An on pixel is represented as 1.0 and off 0.0.
The network can obviously not handle colour just black (on) and white (off).
Your application will also have to crop the image and down sample it to the correct size.

Further Work

Image recognition is a fascinating field and you'll probably want to experiment in recognising different images / objects. At the time of writing the Joone project is looking the producing an Image Input Synapse that will enable users to present images from files or Java images. If this is available then you could use this to easily load images into the network for training and running.
If this is not available then you will have to write some image pre-processing in your custom application.

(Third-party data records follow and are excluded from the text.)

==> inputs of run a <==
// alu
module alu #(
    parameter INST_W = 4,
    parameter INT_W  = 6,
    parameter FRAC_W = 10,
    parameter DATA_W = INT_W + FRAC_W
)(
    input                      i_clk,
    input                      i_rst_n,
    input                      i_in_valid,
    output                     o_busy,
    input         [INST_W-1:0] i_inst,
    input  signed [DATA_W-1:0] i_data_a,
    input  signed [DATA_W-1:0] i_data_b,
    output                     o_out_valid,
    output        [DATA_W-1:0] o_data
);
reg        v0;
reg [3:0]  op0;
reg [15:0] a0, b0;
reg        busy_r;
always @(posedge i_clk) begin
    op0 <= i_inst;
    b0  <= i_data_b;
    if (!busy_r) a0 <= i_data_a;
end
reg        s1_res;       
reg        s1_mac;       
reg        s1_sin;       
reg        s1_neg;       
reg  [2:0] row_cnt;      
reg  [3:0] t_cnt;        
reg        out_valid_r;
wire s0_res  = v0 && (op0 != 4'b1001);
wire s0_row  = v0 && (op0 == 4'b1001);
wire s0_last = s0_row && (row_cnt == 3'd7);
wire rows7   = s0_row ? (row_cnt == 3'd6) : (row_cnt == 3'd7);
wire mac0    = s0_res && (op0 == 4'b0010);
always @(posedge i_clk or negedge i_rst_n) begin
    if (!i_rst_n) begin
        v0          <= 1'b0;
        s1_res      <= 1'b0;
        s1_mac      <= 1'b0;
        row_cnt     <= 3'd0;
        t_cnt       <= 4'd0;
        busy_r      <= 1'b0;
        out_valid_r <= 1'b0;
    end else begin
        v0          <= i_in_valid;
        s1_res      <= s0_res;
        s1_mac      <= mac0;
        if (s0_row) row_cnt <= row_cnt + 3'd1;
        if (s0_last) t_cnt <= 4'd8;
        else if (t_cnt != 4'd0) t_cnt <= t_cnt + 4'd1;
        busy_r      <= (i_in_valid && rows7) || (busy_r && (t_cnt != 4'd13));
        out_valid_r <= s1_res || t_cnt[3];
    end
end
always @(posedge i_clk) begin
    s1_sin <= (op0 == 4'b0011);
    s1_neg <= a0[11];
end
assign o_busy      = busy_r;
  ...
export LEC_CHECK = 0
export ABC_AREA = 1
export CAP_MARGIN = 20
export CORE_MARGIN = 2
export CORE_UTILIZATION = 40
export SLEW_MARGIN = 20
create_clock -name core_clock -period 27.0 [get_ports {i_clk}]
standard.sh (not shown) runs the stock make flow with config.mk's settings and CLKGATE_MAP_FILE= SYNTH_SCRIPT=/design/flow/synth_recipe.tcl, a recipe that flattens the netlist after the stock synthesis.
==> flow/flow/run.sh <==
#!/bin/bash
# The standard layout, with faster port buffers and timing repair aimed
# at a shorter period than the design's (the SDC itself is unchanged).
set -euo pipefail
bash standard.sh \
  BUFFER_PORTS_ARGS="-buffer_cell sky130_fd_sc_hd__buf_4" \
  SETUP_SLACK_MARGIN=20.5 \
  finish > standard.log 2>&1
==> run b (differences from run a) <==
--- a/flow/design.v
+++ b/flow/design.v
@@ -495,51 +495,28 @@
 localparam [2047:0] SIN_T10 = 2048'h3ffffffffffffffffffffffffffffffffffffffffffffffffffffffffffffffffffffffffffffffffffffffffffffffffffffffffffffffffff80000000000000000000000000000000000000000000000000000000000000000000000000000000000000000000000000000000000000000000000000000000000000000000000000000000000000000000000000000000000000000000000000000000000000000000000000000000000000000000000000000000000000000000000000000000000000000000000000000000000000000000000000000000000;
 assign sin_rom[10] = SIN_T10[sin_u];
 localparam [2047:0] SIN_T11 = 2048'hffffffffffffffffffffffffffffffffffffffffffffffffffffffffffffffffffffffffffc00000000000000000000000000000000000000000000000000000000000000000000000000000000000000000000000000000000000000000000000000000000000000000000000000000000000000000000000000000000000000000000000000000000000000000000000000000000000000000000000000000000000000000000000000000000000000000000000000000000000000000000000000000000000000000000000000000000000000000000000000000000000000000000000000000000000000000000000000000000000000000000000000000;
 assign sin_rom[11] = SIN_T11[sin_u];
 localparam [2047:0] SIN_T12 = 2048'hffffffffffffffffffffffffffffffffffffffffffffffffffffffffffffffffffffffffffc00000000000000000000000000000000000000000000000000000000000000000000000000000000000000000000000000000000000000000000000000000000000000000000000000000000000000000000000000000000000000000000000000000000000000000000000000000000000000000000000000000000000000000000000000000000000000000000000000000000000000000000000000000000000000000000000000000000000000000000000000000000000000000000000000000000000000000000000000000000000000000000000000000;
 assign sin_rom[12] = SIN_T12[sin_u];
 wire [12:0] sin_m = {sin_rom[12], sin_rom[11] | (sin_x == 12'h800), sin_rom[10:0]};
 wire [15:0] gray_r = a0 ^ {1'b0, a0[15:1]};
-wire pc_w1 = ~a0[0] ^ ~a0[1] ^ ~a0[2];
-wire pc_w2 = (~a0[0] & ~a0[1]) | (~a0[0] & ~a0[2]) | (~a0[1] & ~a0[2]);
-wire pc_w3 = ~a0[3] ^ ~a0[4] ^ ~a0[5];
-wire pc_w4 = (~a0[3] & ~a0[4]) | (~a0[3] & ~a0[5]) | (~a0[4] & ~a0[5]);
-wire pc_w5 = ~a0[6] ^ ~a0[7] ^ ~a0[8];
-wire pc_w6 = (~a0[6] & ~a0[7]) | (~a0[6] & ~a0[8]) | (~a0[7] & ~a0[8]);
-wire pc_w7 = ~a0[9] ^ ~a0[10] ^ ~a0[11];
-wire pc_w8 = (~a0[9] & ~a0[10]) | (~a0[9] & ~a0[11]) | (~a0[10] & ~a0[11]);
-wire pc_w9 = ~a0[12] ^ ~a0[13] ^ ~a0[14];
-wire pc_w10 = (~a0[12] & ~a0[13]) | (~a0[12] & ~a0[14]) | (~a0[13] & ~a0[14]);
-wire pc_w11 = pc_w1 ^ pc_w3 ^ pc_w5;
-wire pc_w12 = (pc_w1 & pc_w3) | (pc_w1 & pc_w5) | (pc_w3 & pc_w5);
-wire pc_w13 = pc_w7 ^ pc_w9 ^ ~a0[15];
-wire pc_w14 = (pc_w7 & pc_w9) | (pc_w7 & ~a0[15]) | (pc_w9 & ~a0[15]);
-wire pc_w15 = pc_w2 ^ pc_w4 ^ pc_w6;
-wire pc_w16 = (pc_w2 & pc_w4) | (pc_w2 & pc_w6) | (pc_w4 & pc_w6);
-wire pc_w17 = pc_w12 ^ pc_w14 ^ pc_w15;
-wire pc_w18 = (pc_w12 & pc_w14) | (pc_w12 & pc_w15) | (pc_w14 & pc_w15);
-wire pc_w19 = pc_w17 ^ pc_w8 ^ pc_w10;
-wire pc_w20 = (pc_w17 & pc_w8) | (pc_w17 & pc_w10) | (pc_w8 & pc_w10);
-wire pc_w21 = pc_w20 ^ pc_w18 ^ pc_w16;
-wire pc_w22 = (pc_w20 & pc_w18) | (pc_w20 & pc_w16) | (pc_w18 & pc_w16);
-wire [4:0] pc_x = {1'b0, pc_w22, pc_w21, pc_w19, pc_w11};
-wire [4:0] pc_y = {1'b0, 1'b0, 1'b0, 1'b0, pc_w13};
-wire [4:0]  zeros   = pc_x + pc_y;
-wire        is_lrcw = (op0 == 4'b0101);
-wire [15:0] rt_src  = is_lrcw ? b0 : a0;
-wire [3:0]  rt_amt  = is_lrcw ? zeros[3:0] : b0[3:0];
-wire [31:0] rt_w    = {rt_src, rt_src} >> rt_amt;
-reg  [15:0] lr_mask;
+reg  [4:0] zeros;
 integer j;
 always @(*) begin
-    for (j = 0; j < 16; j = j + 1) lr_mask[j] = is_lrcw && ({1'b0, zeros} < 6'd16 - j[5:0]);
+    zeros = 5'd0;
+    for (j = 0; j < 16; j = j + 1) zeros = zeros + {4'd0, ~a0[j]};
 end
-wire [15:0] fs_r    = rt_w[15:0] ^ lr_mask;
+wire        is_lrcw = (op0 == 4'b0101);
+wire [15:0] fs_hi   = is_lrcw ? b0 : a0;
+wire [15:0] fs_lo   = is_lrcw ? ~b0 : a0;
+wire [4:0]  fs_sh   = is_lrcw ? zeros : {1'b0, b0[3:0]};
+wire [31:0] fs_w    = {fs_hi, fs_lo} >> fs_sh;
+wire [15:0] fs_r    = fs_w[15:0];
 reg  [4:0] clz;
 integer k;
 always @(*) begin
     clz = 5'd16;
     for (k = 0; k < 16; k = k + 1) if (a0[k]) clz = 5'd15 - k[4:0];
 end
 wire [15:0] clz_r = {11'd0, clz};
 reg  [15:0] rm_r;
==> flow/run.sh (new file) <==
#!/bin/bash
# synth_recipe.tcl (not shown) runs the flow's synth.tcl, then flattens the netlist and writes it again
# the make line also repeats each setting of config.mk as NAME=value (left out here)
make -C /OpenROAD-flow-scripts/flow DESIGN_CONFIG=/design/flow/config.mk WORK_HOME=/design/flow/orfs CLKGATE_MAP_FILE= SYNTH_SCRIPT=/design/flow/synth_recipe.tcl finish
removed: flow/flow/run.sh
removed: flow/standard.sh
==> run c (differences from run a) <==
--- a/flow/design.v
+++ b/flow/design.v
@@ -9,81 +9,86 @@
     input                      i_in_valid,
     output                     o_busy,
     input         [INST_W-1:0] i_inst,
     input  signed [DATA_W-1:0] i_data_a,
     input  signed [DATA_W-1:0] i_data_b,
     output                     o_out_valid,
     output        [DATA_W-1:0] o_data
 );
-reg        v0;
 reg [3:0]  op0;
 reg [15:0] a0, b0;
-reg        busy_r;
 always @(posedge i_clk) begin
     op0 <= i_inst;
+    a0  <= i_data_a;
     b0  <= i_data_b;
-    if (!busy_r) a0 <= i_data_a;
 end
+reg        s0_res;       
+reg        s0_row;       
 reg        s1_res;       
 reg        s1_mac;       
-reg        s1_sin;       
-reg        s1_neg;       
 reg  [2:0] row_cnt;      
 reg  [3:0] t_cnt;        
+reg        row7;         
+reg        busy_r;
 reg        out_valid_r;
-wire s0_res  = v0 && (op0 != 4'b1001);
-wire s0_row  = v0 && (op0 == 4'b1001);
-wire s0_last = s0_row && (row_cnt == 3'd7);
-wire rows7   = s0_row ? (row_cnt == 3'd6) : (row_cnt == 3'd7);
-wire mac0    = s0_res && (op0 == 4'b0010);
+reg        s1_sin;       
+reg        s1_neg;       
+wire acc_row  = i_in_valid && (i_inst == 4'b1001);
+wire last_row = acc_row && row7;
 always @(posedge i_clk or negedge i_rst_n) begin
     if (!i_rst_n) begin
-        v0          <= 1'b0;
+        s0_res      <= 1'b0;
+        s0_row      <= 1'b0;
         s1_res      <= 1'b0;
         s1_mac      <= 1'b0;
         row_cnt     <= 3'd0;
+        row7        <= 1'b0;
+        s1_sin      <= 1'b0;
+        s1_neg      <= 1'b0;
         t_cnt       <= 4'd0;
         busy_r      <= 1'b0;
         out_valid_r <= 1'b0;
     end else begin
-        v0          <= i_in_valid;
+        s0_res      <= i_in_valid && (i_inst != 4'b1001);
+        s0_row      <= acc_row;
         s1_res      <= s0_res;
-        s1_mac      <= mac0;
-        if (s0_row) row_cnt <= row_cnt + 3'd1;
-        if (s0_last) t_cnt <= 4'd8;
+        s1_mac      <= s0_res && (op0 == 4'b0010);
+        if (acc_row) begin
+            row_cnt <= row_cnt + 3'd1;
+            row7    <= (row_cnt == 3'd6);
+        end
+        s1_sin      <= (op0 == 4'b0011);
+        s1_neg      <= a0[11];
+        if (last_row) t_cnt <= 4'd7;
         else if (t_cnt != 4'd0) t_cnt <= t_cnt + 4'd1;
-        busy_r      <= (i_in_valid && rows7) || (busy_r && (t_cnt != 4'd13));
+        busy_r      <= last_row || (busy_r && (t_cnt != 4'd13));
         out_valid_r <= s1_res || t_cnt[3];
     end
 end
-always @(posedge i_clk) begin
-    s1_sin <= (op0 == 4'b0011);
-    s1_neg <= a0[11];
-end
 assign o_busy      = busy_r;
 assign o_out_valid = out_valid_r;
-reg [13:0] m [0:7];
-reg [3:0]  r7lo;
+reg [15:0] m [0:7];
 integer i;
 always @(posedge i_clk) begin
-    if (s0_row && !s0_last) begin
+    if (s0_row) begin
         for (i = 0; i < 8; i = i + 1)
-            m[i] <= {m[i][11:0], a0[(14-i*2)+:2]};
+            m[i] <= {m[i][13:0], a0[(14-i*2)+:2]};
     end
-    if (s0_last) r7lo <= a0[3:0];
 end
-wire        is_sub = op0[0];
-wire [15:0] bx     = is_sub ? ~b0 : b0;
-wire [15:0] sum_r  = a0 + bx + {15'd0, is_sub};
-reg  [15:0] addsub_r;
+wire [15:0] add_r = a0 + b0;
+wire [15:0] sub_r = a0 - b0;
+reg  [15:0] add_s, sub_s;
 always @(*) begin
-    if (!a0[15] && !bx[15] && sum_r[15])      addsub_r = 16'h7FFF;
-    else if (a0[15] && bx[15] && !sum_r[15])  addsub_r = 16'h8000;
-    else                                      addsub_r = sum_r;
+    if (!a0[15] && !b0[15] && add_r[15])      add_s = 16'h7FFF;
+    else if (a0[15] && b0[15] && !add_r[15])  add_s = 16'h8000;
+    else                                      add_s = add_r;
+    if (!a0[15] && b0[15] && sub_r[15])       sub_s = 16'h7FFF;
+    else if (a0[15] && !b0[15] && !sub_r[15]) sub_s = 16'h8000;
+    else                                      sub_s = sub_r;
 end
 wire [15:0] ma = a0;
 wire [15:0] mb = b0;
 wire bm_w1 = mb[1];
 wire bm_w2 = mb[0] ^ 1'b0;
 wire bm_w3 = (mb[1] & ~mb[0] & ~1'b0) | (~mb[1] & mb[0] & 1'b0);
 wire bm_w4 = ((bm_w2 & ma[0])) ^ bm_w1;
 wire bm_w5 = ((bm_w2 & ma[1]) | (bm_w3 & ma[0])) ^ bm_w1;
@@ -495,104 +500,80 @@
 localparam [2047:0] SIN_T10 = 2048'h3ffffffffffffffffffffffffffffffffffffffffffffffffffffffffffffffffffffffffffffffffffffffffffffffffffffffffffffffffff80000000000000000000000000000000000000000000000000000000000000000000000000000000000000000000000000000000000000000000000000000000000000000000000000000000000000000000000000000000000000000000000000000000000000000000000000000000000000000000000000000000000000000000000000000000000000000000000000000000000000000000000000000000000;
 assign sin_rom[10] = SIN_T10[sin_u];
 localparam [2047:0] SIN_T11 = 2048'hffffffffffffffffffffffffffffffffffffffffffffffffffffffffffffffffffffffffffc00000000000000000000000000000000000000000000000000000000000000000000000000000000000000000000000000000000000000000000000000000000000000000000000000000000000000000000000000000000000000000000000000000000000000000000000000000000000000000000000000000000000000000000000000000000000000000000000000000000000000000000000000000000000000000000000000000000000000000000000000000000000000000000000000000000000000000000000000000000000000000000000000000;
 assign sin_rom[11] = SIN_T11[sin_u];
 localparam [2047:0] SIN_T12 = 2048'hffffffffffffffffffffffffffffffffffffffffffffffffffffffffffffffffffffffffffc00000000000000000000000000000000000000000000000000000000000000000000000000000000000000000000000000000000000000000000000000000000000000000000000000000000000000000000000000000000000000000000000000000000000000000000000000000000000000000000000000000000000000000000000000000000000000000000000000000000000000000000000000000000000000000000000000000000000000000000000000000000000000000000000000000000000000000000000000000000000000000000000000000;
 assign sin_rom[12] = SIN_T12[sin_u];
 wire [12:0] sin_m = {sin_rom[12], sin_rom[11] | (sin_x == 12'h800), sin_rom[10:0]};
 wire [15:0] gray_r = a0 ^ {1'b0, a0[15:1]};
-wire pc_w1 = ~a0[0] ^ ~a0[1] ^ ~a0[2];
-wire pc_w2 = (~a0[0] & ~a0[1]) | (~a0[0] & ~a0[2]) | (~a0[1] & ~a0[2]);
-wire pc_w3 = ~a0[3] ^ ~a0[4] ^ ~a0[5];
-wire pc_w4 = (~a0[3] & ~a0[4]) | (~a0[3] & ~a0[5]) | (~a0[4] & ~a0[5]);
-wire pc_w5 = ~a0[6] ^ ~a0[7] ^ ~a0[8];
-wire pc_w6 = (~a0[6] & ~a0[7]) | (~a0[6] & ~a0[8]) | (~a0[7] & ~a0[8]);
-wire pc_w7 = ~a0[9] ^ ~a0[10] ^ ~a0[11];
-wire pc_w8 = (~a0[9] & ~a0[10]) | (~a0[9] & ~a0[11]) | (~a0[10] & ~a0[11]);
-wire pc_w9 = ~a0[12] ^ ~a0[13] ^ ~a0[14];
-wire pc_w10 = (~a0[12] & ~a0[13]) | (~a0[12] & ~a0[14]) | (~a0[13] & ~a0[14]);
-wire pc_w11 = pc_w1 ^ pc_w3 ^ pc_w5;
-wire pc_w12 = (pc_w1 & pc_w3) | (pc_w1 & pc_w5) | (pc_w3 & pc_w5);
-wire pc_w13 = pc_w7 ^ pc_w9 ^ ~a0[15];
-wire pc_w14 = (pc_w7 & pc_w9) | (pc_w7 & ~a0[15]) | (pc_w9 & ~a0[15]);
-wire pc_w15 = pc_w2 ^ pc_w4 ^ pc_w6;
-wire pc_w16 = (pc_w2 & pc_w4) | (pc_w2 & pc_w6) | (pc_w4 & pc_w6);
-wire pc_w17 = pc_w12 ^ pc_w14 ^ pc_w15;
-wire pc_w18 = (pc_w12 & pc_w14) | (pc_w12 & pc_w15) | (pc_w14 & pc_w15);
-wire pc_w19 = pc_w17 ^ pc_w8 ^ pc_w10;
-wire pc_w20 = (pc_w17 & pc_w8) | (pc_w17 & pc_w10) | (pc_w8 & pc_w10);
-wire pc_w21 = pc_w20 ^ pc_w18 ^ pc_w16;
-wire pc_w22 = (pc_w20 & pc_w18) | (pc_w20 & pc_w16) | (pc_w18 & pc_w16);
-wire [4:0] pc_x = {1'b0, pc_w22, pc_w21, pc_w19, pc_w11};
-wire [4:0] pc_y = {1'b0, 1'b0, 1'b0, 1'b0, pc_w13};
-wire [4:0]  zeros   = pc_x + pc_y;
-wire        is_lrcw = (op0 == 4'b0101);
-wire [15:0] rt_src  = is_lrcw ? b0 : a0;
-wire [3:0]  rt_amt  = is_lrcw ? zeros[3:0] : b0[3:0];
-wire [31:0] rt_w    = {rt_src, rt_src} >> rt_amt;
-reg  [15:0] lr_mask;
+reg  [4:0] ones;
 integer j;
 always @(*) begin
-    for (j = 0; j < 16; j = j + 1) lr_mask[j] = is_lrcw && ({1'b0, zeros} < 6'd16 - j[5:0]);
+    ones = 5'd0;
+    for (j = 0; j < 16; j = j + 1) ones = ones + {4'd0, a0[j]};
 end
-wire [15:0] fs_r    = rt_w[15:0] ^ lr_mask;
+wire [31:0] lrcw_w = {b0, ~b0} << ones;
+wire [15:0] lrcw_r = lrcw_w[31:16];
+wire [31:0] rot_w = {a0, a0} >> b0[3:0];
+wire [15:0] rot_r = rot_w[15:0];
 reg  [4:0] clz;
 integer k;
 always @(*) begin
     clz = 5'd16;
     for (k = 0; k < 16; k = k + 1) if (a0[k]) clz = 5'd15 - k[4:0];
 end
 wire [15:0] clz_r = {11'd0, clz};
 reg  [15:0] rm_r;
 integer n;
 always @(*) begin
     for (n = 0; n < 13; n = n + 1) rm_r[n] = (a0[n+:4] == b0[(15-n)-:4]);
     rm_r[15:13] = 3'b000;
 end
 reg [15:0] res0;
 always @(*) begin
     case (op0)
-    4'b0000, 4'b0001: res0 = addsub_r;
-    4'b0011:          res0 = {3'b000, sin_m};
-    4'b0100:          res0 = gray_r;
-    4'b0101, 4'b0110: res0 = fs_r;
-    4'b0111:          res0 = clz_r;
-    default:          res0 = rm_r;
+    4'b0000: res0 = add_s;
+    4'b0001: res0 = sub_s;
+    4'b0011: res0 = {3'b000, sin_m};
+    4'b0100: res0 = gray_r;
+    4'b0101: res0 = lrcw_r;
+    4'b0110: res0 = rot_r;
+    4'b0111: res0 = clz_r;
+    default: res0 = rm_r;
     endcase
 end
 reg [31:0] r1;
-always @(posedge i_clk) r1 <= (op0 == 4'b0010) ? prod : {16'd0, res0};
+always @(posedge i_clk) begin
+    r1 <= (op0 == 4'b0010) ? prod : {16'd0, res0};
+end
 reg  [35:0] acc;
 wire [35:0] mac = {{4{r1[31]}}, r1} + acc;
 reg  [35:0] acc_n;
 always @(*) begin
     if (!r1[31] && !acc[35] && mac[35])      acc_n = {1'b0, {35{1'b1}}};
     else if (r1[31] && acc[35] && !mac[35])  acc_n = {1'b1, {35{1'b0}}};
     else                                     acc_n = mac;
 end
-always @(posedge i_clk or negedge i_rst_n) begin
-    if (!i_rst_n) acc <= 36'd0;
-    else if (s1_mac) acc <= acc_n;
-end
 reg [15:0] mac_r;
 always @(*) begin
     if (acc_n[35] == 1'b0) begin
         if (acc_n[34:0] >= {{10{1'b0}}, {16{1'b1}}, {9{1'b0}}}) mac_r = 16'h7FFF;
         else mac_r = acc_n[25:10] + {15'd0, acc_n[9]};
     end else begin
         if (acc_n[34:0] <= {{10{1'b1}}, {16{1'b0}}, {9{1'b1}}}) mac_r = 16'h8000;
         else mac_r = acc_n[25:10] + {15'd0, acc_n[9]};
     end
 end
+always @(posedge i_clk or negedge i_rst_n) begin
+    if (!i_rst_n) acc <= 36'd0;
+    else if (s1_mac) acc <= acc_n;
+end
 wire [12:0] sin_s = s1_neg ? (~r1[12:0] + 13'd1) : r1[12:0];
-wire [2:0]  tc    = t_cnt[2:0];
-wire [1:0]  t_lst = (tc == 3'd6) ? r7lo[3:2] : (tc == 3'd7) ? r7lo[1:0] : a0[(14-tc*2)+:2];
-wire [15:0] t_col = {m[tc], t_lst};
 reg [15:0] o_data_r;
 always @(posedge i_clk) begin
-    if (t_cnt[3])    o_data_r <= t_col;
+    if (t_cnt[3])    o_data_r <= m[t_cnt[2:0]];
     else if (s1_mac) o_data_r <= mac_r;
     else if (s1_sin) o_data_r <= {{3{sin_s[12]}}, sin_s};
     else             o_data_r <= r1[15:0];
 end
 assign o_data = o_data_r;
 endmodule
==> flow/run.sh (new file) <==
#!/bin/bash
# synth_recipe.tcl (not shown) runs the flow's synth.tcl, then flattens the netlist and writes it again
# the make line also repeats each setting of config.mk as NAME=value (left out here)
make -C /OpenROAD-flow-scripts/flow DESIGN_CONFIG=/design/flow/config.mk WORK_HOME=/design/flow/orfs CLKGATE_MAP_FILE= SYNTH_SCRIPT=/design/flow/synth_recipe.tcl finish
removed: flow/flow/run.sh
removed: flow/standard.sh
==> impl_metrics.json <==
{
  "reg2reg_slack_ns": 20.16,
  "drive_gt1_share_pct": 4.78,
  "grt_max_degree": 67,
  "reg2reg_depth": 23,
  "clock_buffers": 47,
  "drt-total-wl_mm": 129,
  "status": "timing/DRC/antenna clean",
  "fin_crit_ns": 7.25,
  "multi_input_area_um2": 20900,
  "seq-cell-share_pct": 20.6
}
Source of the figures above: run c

Something worth thinking about when looking at image recognition is things like colour , size , shape, texture etc. An extension to the this example might be to enable the net to recognise coloured characters but independent of the actual colour. If you always present 'A' in green and 'B' in blue and train it then when you come to test it might have just learned how to recognise the colours green and blue, then when you try and present a green 'B' it doesn't recognise it according to what you were thinking of. In this case you should present 'A' and 'B' in different colours.

In the classic tank hiding in jungle example a research team wanted to train a network to spot tanks hidden in a jungle. They went out an took pictures of tanks hiding in a jungle and pictures with no tanks. They trained the network and when they tested it the network worked very well. However to verify the network they went out a took more pictures and tested it again. This time it failed miserably. Why? For the training images the researchers took pictures of the tanks hiding in the jungle on sunny day and the ones where the tanks were not hiding on an overcast rainy day. The network had simply recognised that it was sunny or cloudy.